§ The records
———

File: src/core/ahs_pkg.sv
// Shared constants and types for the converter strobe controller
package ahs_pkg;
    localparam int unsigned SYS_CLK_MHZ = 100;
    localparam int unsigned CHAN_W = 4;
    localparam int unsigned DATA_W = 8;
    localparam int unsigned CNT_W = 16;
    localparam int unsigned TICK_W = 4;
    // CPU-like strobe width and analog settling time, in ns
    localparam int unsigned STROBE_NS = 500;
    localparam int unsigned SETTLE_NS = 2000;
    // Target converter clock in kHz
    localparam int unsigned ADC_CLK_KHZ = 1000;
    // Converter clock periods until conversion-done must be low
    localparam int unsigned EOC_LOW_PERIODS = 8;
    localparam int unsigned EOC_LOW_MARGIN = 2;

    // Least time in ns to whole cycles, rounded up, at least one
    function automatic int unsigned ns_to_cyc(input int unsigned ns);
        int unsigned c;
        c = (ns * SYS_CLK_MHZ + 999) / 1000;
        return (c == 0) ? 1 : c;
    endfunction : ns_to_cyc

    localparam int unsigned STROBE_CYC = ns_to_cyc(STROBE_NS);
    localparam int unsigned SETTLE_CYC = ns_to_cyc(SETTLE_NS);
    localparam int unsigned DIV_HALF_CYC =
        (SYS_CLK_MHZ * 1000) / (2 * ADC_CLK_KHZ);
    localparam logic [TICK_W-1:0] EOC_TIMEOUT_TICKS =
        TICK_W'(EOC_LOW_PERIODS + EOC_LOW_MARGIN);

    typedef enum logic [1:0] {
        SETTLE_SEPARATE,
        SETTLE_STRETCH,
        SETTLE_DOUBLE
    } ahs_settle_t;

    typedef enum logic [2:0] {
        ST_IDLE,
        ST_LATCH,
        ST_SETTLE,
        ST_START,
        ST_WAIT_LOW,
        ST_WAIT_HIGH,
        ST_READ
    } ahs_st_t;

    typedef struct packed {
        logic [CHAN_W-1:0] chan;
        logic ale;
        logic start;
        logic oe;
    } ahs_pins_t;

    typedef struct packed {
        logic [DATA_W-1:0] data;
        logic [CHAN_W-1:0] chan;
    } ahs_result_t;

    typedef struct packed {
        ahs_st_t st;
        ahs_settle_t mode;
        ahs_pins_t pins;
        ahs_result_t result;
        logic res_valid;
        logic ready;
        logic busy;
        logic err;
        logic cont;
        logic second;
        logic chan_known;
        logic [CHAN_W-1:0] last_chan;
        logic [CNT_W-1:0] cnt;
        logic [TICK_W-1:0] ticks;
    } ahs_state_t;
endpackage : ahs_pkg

———

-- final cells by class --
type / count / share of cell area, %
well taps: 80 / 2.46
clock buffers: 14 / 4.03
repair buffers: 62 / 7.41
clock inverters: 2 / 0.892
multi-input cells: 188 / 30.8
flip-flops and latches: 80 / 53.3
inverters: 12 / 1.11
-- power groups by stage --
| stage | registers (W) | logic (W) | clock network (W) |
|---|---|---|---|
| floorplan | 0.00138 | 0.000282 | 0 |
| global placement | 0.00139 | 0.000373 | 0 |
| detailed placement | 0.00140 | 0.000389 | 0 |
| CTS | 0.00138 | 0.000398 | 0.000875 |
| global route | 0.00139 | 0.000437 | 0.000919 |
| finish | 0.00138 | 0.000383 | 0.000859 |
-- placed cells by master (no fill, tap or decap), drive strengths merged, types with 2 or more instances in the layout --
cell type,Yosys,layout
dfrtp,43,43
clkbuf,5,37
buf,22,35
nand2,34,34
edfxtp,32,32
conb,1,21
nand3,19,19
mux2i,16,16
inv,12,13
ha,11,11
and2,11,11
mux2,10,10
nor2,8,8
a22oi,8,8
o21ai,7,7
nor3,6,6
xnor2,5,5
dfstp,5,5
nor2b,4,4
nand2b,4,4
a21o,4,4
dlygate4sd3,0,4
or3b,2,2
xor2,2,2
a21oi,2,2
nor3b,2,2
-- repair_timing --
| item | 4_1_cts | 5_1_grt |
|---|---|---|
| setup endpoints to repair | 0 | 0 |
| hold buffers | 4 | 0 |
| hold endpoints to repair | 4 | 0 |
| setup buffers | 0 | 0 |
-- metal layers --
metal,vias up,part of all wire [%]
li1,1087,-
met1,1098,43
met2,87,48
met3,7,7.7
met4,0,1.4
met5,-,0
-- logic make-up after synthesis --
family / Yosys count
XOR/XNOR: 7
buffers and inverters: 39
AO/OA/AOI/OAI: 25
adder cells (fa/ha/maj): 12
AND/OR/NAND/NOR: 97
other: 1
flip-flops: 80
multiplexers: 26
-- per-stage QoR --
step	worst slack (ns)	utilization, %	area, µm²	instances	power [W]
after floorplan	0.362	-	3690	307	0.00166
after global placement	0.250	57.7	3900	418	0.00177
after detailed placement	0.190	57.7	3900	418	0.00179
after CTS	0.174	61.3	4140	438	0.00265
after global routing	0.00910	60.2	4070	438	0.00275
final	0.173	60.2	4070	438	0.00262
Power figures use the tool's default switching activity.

———

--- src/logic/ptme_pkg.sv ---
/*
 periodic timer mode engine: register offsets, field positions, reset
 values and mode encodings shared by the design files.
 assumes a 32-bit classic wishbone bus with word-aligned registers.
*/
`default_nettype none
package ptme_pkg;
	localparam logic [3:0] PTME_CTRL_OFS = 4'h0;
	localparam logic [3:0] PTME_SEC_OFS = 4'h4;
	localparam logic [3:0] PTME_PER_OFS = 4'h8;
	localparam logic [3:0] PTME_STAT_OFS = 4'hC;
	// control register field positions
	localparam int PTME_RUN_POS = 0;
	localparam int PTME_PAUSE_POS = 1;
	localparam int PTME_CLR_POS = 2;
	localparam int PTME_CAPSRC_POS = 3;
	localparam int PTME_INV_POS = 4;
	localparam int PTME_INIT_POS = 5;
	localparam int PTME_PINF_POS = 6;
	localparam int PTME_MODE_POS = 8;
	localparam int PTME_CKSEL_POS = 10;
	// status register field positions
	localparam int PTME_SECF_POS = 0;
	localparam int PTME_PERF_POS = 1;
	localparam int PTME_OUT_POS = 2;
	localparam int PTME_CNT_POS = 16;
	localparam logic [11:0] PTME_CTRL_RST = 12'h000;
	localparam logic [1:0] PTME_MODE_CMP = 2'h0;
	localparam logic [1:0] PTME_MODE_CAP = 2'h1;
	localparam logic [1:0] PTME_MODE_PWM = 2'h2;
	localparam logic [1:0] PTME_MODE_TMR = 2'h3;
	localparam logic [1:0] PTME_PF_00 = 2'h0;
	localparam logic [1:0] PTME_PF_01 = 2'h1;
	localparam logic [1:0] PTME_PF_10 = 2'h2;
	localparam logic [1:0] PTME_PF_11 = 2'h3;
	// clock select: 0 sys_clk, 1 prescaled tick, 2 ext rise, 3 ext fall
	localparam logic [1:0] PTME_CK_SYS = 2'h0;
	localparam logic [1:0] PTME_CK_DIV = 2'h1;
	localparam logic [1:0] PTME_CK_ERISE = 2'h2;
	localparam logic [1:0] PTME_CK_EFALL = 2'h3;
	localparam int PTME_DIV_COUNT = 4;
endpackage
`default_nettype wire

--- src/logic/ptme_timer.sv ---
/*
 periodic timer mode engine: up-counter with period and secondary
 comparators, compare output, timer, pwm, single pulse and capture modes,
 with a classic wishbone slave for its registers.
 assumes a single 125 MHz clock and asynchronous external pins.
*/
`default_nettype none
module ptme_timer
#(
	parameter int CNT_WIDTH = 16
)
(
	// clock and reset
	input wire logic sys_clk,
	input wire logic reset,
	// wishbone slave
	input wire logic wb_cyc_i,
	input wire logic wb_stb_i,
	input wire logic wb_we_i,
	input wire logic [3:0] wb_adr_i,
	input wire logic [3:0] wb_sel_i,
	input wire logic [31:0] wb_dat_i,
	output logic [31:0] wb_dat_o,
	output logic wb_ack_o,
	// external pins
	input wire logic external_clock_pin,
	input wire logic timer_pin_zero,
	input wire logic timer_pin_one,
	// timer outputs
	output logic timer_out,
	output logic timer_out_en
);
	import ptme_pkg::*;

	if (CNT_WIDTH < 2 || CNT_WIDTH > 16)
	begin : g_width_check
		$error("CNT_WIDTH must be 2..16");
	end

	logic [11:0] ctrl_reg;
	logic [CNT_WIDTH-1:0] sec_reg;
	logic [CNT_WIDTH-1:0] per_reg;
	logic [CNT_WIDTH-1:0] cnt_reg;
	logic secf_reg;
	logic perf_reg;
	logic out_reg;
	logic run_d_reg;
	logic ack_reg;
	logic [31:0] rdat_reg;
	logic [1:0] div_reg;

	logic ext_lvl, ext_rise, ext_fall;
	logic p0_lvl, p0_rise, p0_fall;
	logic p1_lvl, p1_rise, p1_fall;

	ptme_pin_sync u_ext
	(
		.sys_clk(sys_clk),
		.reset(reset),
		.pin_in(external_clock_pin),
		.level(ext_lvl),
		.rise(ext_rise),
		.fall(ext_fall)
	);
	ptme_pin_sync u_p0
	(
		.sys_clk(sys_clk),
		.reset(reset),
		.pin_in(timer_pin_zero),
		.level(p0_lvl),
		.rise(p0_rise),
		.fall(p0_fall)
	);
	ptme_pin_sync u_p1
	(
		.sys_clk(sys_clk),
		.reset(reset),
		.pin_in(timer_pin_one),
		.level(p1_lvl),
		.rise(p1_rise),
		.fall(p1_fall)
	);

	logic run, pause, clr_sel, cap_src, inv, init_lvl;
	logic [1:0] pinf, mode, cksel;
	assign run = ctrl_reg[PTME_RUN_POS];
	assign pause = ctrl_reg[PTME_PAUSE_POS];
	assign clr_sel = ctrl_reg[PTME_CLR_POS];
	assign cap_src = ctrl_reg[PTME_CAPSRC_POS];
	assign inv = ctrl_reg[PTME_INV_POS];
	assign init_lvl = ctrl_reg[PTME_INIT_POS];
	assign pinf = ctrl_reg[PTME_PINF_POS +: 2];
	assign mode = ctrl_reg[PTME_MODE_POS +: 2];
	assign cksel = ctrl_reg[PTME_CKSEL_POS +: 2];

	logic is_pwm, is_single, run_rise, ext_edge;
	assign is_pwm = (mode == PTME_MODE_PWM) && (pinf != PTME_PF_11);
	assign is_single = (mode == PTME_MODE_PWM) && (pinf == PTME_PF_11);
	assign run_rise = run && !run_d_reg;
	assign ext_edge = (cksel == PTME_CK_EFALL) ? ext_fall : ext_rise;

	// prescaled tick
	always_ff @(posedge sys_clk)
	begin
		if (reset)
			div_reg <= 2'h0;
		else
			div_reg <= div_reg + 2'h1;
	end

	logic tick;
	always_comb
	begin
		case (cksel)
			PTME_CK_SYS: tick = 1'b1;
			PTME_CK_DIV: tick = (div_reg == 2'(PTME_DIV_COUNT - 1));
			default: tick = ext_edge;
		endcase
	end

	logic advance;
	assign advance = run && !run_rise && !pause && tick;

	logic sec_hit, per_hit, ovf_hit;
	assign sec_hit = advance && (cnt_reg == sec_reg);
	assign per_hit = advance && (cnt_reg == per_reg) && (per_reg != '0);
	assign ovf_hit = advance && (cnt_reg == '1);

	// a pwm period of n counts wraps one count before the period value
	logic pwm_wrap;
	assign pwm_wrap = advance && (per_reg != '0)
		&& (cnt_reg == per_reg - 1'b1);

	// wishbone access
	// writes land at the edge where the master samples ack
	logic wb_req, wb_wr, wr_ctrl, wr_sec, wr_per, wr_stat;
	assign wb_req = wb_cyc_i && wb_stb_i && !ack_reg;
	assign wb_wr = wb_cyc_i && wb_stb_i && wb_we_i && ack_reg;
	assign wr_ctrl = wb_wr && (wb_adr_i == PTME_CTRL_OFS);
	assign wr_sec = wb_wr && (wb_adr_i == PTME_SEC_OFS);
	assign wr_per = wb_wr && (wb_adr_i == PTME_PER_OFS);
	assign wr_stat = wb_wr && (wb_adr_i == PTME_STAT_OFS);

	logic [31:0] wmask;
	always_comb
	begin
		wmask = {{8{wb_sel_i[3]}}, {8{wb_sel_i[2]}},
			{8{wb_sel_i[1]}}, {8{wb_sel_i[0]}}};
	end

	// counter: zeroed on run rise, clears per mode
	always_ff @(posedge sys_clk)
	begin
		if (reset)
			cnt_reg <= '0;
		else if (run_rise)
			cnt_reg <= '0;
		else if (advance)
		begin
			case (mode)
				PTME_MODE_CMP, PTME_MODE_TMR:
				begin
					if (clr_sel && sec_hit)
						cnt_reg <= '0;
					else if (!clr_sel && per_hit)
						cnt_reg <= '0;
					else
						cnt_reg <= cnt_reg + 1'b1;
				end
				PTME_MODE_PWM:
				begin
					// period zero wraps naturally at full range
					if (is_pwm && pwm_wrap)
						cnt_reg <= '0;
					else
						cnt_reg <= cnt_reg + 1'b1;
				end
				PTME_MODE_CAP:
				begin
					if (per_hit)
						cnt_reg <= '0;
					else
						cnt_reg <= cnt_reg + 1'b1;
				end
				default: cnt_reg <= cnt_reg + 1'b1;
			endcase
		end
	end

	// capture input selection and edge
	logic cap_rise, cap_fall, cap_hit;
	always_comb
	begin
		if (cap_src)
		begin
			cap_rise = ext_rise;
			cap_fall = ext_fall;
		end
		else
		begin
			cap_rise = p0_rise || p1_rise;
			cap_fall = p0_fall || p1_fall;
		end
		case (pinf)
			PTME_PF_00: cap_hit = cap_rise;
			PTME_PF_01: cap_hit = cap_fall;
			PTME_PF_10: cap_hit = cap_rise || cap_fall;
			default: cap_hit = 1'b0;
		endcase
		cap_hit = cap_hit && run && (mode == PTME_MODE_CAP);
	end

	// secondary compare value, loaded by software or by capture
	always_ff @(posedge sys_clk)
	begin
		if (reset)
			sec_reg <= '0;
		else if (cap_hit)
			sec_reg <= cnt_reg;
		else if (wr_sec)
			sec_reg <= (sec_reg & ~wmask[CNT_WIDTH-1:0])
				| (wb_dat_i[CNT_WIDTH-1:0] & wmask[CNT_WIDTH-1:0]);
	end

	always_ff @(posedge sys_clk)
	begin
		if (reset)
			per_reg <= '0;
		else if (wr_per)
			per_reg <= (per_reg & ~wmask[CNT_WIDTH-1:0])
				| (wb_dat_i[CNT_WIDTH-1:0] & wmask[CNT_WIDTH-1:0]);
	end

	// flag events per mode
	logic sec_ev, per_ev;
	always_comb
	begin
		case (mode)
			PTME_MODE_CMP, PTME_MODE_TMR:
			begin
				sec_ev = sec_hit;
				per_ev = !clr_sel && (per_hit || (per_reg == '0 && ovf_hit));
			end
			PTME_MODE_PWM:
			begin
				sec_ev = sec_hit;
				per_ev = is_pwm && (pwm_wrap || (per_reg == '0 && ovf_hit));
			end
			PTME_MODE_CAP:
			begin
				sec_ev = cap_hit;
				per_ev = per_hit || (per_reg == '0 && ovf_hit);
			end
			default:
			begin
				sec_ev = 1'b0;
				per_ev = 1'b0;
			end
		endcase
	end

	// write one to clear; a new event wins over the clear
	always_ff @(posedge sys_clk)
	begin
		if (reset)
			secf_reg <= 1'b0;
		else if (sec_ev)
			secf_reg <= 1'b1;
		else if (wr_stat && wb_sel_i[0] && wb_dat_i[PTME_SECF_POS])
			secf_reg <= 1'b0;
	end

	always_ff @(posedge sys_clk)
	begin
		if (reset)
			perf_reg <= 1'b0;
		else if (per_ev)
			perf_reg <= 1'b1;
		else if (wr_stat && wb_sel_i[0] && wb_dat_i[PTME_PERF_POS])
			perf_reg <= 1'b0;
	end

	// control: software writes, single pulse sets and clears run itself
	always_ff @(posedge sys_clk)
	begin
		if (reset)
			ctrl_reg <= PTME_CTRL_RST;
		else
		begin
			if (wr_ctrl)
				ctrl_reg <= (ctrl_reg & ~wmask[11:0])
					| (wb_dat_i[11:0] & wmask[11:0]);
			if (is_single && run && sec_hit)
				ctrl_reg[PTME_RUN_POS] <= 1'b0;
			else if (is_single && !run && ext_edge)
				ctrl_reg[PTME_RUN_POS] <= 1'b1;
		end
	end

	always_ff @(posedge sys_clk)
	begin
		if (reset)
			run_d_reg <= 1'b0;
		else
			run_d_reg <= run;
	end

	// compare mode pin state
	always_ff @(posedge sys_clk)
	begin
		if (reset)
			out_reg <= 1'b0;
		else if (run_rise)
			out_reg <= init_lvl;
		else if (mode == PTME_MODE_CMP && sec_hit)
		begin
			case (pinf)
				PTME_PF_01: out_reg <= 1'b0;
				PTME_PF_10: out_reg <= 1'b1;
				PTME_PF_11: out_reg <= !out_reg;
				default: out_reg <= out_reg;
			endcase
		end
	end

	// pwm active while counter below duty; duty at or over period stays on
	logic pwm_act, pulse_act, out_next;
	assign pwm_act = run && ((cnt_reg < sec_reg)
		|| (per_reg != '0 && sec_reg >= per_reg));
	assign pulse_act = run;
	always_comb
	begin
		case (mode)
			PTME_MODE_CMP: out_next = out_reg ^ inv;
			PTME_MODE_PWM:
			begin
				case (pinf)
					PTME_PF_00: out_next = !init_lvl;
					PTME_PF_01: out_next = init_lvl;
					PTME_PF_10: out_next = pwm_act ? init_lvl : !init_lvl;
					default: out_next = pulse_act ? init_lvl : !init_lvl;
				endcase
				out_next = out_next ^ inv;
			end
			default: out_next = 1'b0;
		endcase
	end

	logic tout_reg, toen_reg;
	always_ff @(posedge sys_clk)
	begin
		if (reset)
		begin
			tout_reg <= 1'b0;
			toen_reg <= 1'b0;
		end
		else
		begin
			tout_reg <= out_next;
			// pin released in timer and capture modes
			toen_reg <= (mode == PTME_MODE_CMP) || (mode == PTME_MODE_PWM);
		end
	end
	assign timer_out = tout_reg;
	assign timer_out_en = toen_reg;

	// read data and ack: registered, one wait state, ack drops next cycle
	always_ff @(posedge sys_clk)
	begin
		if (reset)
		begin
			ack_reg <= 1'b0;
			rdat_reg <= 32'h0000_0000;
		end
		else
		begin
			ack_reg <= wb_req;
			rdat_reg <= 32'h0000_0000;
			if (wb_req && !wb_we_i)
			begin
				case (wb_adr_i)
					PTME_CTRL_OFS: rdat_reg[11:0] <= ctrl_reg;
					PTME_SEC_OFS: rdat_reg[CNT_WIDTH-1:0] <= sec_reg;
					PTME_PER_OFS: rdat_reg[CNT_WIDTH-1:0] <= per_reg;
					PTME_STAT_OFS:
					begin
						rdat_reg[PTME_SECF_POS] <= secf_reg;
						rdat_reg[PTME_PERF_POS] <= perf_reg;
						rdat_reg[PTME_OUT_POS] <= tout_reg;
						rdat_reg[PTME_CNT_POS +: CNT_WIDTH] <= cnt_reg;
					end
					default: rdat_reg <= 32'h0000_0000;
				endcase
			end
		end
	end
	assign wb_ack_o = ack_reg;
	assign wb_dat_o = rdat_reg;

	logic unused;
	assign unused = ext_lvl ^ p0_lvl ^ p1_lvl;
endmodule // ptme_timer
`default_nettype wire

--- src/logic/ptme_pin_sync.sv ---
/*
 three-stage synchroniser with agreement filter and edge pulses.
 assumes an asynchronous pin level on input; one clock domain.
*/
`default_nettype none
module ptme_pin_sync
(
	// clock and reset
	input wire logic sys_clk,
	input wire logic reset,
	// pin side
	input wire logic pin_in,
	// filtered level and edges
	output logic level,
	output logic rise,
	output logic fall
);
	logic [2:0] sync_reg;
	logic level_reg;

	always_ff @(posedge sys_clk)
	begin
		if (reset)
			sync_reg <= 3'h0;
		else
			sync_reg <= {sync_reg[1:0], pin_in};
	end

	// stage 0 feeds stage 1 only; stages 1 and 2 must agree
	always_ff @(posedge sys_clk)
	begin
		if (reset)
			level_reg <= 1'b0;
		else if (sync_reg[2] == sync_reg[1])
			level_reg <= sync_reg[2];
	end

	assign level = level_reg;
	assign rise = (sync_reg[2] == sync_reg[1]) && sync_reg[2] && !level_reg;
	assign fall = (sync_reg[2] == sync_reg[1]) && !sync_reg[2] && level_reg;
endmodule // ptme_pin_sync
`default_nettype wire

———

§ What you need to do
Keep both end lines and retype everything in the records above from the line containing "repair | 4 | 0 |" through the line containing "Power figures use", exactly, with nothing else.

§ Solution to this exercise
| hold endpoints to repair | 4 | 0 |
| setup buffers | 0 | 0 |
-- metal layers --
metal,vias up,part of all wire [%]
li1,1087,-
met1,1098,43
met2,87,48
met3,7,7.7
met4,0,1.4
met5,-,0
-- logic make-up after synthesis --
family / Yosys count
XOR/XNOR: 7
buffers and inverters: 39
AO/OA/AOI/OAI: 25
adder cells (fa/ha/maj): 12
AND/OR/NAND/NOR: 97
other: 1
flip-flops: 80
multiplexers: 26
-- per-stage QoR --
step	worst slack (ns)	utilization, %	area, µm²	instances	power [W]
after floorplan	0.362	-	3690	307	0.00166
after global placement	0.250	57.7	3900	418	0.00177
after detailed placement	0.190	57.7	3900	418	0.00179
after CTS	0.174	61.3	4140	438	0.00265
after global routing	0.00910	60.2	4070	438	0.00275
final	0.173	60.2	4070	438	0.00262
Power figures use the tool's default switching activity.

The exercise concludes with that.